(Information given Opens)

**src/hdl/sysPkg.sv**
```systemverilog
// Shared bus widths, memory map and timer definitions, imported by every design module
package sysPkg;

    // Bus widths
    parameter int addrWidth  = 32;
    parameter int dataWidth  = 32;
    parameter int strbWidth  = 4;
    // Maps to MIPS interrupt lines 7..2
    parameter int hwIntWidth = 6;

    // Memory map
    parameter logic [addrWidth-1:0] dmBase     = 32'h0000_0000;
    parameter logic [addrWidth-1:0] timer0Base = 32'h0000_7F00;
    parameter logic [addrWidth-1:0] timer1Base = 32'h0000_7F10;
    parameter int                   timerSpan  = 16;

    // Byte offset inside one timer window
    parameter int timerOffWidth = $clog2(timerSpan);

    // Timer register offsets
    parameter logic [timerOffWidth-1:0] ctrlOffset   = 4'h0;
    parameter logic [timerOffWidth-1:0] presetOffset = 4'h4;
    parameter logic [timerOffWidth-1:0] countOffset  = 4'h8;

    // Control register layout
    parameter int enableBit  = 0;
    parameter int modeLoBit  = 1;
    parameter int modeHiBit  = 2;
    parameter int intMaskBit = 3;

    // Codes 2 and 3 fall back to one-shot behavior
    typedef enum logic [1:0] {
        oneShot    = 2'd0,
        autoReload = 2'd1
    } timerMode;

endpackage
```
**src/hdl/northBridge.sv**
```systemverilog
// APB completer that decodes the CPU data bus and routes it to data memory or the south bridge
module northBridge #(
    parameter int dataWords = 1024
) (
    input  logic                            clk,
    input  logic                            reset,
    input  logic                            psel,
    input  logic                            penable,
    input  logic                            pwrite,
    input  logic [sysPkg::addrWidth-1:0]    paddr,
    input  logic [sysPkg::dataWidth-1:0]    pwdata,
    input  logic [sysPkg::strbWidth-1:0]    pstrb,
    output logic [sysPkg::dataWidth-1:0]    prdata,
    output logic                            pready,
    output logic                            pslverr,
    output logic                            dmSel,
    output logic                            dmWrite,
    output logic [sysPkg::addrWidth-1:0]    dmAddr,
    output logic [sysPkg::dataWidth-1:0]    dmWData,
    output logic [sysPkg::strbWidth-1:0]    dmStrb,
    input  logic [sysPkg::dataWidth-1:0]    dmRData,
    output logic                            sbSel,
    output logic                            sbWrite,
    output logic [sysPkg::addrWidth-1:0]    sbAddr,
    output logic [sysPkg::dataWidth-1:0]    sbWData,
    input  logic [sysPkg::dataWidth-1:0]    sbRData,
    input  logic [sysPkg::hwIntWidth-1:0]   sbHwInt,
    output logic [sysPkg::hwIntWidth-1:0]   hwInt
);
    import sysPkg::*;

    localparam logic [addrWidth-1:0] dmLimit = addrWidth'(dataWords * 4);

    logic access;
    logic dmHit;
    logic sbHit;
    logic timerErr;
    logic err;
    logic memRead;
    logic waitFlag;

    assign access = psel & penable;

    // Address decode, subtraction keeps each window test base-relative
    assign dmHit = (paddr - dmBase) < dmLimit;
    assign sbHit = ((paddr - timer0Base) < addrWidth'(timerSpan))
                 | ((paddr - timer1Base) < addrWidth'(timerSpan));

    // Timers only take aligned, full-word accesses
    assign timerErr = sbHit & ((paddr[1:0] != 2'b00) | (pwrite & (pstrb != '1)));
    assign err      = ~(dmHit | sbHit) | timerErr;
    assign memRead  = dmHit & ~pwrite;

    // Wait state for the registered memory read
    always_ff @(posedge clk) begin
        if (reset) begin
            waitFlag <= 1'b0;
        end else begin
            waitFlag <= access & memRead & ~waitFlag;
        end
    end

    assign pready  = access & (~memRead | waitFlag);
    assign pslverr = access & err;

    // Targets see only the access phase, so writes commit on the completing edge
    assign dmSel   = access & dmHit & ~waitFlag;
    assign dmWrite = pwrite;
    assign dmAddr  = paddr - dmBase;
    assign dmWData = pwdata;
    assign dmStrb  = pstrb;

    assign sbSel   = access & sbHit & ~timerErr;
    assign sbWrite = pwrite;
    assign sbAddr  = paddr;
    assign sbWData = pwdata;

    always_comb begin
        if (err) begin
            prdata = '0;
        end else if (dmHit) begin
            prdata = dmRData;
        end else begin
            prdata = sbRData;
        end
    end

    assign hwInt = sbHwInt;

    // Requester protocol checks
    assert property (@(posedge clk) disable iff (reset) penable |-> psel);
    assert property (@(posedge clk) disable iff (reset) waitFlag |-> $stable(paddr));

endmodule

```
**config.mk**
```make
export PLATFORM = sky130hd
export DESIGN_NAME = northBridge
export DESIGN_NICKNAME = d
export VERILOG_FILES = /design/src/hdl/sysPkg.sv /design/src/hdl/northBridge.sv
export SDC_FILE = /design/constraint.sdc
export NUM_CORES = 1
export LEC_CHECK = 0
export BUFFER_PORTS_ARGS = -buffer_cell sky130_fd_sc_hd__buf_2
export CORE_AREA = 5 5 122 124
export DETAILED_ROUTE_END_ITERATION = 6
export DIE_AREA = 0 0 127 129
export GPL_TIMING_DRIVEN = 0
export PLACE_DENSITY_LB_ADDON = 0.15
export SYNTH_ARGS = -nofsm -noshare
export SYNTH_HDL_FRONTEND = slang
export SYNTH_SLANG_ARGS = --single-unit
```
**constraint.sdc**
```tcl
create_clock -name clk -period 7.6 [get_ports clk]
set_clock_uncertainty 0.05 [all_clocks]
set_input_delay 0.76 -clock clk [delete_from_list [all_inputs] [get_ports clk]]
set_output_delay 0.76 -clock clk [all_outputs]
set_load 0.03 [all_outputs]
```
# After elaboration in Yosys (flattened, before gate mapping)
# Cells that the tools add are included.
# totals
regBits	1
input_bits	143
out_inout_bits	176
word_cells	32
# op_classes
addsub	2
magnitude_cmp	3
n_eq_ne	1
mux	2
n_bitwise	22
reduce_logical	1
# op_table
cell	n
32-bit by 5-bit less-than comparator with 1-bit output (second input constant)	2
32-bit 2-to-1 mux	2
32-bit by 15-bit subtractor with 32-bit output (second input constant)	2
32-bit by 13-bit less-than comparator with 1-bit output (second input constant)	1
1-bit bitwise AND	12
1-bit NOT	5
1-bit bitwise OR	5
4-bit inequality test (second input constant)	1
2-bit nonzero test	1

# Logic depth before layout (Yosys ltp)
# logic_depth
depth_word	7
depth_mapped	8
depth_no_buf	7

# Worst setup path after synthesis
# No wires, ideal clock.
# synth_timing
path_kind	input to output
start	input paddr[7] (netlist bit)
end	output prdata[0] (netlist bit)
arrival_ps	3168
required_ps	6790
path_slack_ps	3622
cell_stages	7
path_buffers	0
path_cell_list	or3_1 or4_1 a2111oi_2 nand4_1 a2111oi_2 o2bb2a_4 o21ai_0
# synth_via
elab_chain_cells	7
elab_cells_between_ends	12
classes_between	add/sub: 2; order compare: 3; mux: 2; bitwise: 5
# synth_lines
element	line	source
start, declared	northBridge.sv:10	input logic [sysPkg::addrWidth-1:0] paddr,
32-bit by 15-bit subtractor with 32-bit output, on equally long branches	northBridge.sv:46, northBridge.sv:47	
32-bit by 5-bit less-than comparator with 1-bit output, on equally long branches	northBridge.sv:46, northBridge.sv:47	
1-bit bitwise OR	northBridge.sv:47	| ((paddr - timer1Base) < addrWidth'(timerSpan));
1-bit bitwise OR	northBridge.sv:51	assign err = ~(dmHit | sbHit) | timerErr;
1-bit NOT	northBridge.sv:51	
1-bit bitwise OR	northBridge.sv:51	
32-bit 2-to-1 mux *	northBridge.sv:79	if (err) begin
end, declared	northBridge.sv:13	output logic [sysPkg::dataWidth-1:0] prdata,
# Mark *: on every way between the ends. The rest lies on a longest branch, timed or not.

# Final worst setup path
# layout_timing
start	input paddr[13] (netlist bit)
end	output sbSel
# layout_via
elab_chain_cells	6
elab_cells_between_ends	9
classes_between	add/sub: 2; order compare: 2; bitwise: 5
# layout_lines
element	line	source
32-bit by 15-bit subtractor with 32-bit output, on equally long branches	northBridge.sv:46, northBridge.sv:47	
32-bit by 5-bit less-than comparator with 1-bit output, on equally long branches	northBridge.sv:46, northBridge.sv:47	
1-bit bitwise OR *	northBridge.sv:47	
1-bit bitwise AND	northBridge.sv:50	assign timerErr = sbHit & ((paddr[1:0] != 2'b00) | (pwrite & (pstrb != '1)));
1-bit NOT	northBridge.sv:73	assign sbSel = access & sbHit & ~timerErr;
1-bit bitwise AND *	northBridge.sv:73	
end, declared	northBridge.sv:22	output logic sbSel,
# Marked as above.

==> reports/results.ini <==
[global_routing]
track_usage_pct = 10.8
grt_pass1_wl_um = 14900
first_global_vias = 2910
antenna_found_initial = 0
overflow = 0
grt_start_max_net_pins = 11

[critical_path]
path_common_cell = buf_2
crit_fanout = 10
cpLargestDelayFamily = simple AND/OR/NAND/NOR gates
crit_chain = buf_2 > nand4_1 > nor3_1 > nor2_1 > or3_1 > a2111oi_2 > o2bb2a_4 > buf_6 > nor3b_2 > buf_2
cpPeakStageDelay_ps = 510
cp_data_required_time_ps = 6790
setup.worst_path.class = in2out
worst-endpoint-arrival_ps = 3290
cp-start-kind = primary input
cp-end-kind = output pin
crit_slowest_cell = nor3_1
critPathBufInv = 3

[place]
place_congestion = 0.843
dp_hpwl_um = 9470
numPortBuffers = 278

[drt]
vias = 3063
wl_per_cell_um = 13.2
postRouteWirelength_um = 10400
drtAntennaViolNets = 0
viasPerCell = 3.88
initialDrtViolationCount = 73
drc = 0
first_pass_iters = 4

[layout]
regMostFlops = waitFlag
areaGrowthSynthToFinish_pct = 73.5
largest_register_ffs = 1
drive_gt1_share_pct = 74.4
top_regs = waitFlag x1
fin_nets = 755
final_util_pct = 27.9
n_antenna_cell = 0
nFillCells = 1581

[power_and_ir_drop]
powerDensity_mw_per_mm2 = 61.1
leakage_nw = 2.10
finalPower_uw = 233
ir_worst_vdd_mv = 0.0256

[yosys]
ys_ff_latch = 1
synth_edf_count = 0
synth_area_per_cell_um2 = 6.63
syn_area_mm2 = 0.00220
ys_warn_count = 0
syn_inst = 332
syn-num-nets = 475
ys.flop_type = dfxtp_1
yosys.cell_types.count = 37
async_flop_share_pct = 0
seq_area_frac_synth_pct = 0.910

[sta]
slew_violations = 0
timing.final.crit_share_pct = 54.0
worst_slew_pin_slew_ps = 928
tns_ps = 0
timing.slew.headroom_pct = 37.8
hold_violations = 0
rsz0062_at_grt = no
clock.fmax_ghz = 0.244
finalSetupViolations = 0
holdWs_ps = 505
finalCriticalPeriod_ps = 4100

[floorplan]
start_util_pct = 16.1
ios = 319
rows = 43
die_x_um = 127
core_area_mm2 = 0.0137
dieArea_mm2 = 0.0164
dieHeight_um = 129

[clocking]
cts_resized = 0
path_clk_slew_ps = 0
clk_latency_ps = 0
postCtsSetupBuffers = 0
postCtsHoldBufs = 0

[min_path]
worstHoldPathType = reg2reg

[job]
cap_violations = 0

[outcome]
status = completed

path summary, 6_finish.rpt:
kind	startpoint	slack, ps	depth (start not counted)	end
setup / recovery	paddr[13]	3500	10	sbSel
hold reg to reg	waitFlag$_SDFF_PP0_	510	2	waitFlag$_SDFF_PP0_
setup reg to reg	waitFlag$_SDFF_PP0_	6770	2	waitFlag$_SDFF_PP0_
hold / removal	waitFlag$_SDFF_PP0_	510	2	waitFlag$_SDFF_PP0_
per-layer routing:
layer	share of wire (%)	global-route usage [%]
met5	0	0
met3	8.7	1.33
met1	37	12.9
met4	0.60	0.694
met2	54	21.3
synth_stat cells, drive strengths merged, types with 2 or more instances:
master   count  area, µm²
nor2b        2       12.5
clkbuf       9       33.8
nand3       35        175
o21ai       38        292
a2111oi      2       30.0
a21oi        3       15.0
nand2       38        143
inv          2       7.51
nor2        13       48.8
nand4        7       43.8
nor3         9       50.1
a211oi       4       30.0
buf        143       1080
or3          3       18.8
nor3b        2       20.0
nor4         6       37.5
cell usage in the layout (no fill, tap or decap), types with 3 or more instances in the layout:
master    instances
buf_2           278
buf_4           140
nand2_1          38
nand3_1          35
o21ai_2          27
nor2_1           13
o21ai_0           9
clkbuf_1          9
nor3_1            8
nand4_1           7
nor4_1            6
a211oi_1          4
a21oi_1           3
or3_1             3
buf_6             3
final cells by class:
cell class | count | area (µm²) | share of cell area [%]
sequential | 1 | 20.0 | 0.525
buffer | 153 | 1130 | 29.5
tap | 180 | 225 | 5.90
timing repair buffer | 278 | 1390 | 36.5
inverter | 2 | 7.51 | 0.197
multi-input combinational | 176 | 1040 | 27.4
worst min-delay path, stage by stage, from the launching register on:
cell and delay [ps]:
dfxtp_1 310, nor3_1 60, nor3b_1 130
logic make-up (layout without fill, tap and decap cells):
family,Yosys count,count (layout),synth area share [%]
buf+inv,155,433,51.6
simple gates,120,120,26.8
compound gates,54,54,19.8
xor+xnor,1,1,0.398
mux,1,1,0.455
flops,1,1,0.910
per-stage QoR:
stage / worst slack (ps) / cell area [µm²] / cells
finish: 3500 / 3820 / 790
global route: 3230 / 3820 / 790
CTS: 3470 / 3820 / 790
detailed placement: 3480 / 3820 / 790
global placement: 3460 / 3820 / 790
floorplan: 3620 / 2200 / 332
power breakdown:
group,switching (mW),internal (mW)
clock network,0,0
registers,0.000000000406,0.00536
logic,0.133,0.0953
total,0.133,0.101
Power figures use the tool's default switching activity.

(Information given Closes)

Retype only the lines above between the line with "initialDrtViolationCount = 73" and the line with "n_antenna_cell = 0", counting those two lines as well, and keep every character as it is.

__Exercise response__
initialDrtViolationCount = 73
drc = 0
first_pass_iters = 4

[layout]
regMostFlops = waitFlag
areaGrowthSynthToFinish_pct = 73.5
largest_register_ffs = 1
drive_gt1_share_pct = 74.4
top_regs = waitFlag x1
fin_nets = 755
final_util_pct = 27.9
n_antenna_cell = 0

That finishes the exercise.